(Source records)
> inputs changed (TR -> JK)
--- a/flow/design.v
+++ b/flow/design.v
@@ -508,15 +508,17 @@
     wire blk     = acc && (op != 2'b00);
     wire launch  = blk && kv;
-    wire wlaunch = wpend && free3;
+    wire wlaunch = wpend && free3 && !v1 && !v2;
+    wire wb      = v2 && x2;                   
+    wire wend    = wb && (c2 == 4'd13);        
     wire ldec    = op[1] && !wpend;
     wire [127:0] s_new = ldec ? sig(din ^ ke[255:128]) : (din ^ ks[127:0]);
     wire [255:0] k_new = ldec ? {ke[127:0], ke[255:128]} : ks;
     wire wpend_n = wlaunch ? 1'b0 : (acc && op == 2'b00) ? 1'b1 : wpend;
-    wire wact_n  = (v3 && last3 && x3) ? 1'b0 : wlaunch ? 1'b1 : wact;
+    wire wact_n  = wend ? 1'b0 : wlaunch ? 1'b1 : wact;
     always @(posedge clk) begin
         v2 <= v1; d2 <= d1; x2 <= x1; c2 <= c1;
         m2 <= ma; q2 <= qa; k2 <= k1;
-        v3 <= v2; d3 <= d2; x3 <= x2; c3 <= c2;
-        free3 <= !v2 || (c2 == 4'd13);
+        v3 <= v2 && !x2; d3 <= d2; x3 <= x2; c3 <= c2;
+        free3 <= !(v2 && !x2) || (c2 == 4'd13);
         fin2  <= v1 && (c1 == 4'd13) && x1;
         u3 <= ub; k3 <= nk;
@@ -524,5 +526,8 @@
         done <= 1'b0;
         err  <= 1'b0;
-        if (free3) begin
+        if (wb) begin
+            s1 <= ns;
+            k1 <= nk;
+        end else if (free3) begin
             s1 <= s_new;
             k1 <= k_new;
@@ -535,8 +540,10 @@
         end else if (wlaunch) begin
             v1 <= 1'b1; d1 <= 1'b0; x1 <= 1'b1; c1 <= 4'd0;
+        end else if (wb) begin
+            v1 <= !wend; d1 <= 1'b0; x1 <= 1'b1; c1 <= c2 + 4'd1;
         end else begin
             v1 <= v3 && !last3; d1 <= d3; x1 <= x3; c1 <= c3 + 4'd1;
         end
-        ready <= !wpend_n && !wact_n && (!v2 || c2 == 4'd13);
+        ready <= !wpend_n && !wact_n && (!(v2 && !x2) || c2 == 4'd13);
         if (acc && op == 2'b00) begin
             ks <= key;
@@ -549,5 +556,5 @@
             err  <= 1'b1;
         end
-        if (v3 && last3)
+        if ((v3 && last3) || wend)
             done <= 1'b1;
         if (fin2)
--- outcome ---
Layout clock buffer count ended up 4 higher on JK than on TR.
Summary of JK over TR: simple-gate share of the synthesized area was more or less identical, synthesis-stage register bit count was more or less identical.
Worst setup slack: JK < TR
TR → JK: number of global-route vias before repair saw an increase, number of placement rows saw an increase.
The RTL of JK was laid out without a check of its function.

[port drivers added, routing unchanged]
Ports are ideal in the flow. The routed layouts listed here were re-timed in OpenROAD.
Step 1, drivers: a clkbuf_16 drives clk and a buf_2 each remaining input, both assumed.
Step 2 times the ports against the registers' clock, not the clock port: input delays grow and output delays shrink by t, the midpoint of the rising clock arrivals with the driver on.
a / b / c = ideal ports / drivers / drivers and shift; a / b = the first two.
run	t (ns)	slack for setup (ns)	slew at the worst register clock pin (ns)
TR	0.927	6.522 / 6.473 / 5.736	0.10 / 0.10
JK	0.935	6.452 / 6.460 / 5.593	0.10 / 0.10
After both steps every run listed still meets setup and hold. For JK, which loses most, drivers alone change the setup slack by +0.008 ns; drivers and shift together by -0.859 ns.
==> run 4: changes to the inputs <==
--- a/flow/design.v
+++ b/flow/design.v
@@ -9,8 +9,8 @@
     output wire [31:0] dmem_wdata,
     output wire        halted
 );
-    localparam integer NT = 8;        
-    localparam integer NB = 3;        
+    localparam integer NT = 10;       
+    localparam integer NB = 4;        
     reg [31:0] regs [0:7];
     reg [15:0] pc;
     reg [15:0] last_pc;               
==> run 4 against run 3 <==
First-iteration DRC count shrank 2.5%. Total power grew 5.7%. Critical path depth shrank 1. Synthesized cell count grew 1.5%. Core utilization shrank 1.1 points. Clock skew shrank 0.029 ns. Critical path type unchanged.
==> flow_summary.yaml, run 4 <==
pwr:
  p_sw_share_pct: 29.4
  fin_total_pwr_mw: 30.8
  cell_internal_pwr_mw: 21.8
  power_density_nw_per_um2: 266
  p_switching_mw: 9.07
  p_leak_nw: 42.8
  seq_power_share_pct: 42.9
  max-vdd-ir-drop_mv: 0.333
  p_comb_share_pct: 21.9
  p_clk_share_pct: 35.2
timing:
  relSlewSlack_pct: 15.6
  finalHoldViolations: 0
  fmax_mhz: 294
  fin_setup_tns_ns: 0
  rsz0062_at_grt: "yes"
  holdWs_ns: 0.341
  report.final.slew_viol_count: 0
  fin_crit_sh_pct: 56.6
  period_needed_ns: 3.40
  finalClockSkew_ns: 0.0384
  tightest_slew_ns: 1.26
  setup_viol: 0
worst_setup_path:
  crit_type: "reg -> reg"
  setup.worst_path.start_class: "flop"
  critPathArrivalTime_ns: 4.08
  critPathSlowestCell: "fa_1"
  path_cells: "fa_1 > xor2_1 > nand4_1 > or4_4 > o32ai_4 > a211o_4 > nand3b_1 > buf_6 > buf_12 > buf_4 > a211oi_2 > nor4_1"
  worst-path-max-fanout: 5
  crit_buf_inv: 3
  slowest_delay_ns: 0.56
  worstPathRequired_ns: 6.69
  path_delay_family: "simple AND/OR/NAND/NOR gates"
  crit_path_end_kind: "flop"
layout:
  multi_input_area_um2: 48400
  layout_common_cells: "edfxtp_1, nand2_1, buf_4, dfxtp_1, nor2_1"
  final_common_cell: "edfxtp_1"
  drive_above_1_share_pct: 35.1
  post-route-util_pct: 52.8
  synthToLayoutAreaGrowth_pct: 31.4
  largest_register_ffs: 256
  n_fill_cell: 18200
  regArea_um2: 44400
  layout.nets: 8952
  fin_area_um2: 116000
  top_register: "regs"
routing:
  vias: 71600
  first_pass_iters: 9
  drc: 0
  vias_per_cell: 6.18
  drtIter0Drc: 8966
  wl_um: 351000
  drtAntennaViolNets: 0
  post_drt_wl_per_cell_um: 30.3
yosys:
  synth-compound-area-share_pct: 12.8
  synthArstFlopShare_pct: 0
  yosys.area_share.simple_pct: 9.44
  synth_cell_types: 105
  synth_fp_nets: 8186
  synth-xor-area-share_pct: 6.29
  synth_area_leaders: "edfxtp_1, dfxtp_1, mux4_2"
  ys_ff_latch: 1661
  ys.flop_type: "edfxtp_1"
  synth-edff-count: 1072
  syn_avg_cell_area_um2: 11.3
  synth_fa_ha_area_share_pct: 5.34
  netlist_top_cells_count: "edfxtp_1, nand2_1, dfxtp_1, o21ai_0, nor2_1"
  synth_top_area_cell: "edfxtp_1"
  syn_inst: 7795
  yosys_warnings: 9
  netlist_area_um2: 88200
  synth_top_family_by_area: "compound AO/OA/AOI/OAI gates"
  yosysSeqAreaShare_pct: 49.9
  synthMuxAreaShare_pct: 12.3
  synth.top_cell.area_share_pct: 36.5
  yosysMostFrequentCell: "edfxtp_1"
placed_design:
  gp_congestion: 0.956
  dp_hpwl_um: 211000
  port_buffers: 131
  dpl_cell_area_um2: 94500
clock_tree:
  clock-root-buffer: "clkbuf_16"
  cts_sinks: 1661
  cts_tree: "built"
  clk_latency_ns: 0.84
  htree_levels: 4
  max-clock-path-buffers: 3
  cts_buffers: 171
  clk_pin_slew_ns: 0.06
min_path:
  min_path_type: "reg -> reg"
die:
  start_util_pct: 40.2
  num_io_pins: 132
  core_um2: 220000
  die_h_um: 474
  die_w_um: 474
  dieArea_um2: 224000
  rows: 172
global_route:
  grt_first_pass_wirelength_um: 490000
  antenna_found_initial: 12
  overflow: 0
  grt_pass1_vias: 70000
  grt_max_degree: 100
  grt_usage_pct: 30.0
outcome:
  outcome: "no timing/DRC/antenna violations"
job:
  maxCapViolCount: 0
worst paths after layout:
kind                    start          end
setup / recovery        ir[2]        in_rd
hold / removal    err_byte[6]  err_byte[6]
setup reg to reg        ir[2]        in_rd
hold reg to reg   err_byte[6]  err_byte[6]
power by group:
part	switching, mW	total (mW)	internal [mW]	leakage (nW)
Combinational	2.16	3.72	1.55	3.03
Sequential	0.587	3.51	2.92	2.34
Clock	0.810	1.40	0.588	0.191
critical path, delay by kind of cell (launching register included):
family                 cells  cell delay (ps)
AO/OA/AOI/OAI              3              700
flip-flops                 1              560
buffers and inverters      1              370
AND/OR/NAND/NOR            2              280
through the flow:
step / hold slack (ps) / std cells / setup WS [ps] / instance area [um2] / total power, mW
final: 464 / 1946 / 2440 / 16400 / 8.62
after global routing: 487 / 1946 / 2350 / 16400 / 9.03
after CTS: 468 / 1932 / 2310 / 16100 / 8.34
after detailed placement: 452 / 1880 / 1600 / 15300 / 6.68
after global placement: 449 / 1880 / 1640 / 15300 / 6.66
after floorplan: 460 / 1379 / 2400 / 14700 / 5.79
Context: an optimization exercise on an open-source flow, tuned for small area, a short achievable clock period and few clock cycles per item. The choices shown serve that exercise and are no tape-out recipe. The RTL was checked by simulation tests, not by an equivalence proof against the original design. Power figures rest on the tool's default switching activity, not on a simulated workload.

==> flow/design.v (excerpt) <==
module iac_core (
    input  wire        clk,
    input  wire        rst,
    input  wire        cmd_valid,
    output reg         cmd_ready,
    input  wire [31:0] cmd,
    input  wire [63:0] cursor,
    input  wire [3:0]  coil_in,
    input  wire [31:0] now_ms,
    output reg         rsp_valid,
    output reg  [1:0]  rsp_status,
    output reg  [88:0] rsp_data,
    output reg         ent_valid,
    output reg  [36:0] ent_data,
    output wire [3:0]  coil_out,
    output reg         coil_wr,
    output wire        drv_power,
    output wire        drv_moving_o,
    output wire [15:0] tick_ms
);
For scale: ~1700 flip-flops, ~290 I/O pins, ~71000 um^2 of cells after synthesis.
Settings: LEC_CHECK=0, ABC_CLOCK_PERIOD_IN_PS=3000, CAP_MARGIN=20, CORE_MARGIN=2, CORE_UTILIZATION=60, PLACE_DENSITY=0.7, SLEW_MARGIN=20; clock period 10.0 ns.
standard.sh (not shown) runs the stock make flow with config.mk's settings and CLKGATE_MAP_FILE= SYNTH_SCRIPT=/design/flow/synth_recipe.tcl, a recipe that flattens the netlist after the stock synthesis.
==> flow/flow/run.sh <==
#!/bin/bash
# The standard layout (the standard flow's constraints and clock period) with:
#  - plain buf_4 port buffers instead of the delay buffers buffer_ports
#    picks by default,
#  - clock tree sinks clustered in somewhat larger groups and no dummy loads.
set -euo pipefail
bash standard.sh "BUFFER_PORTS_ARGS=-buffer_cell sky130_fd_sc_hd__buf_4" \
    "CTS_ARGS=-sink_clustering_enable -repair_clock_nets -dont_use_dummy_load -sink_clustering_size 20 -sink_clustering_max_diameter 60" \
    SETUP_SLACK_MARGIN=6.75 finish > standard_make.log 2>&1
The starting point produced a clean layout.
Testbench counts at the start, summed over its fixed seeds: cycles 32,015, commands 24,000.
Change:
--- a/flow/flow/run.sh
+++ b/flow/flow/run.sh
@@ -7,3 +7,3 @@
 bash standard.sh "BUFFER_PORTS_ARGS=-buffer_cell sky130_fd_sc_hd__buf_4" \
     "CTS_ARGS=-sink_clustering_enable -repair_clock_nets -dont_use_dummy_load -sink_clustering_size 20 -sink_clustering_max_diameter 60" \
-    SETUP_SLACK_MARGIN=6.75 finish > standard_make.log 2>&1
+    SETUP_SLACK_MARGIN=6.5 finish > standard_make.log 2>&1
Settings changed: CORE_UTILIZATION 60 to 55, PLACE_DENSITY 0.7 to 0.65.
Outcome: The changed run passed the timing, DRC and antenna checks; wire length goes up slightly; power hardly moves; via count decreases slightly; utilization is lower by 6.7 points; sequential share of layout area went up by 0.61 points; cell count goes up by a few percent; worst hold slack got worse by 0.0040 ns; sequential cell count does not change; final area drops slightly; global-route usage fell by 2.6 points.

## Work to complete
From the first line of the records above to the line that contains "always @(posedge clk) begin", quote each line exactly.

## Response area
> inputs changed (TR -> JK)
--- a/flow/design.v
+++ b/flow/design.v
@@ -508,15 +508,17 @@
     wire blk     = acc && (op != 2'b00);
     wire launch  = blk && kv;
-    wire wlaunch = wpend && free3;
+    wire wlaunch = wpend && free3 && !v1 && !v2;
+    wire wb      = v2 && x2;                   
+    wire wend    = wb && (c2 == 4'd13);        
     wire ldec    = op[1] && !wpend;
     wire [127:0] s_new = ldec ? sig(din ^ ke[255:128]) : (din ^ ks[127:0]);
     wire [255:0] k_new = ldec ? {ke[127:0], ke[255:128]} : ks;
     wire wpend_n = wlaunch ? 1'b0 : (acc && op == 2'b00) ? 1'b1 : wpend;
-    wire wact_n  = (v3 && last3 && x3) ? 1'b0 : wlaunch ? 1'b1 : wact;
+    wire wact_n  = wend ? 1'b0 : wlaunch ? 1'b1 : wact;
     always @(posedge clk) begin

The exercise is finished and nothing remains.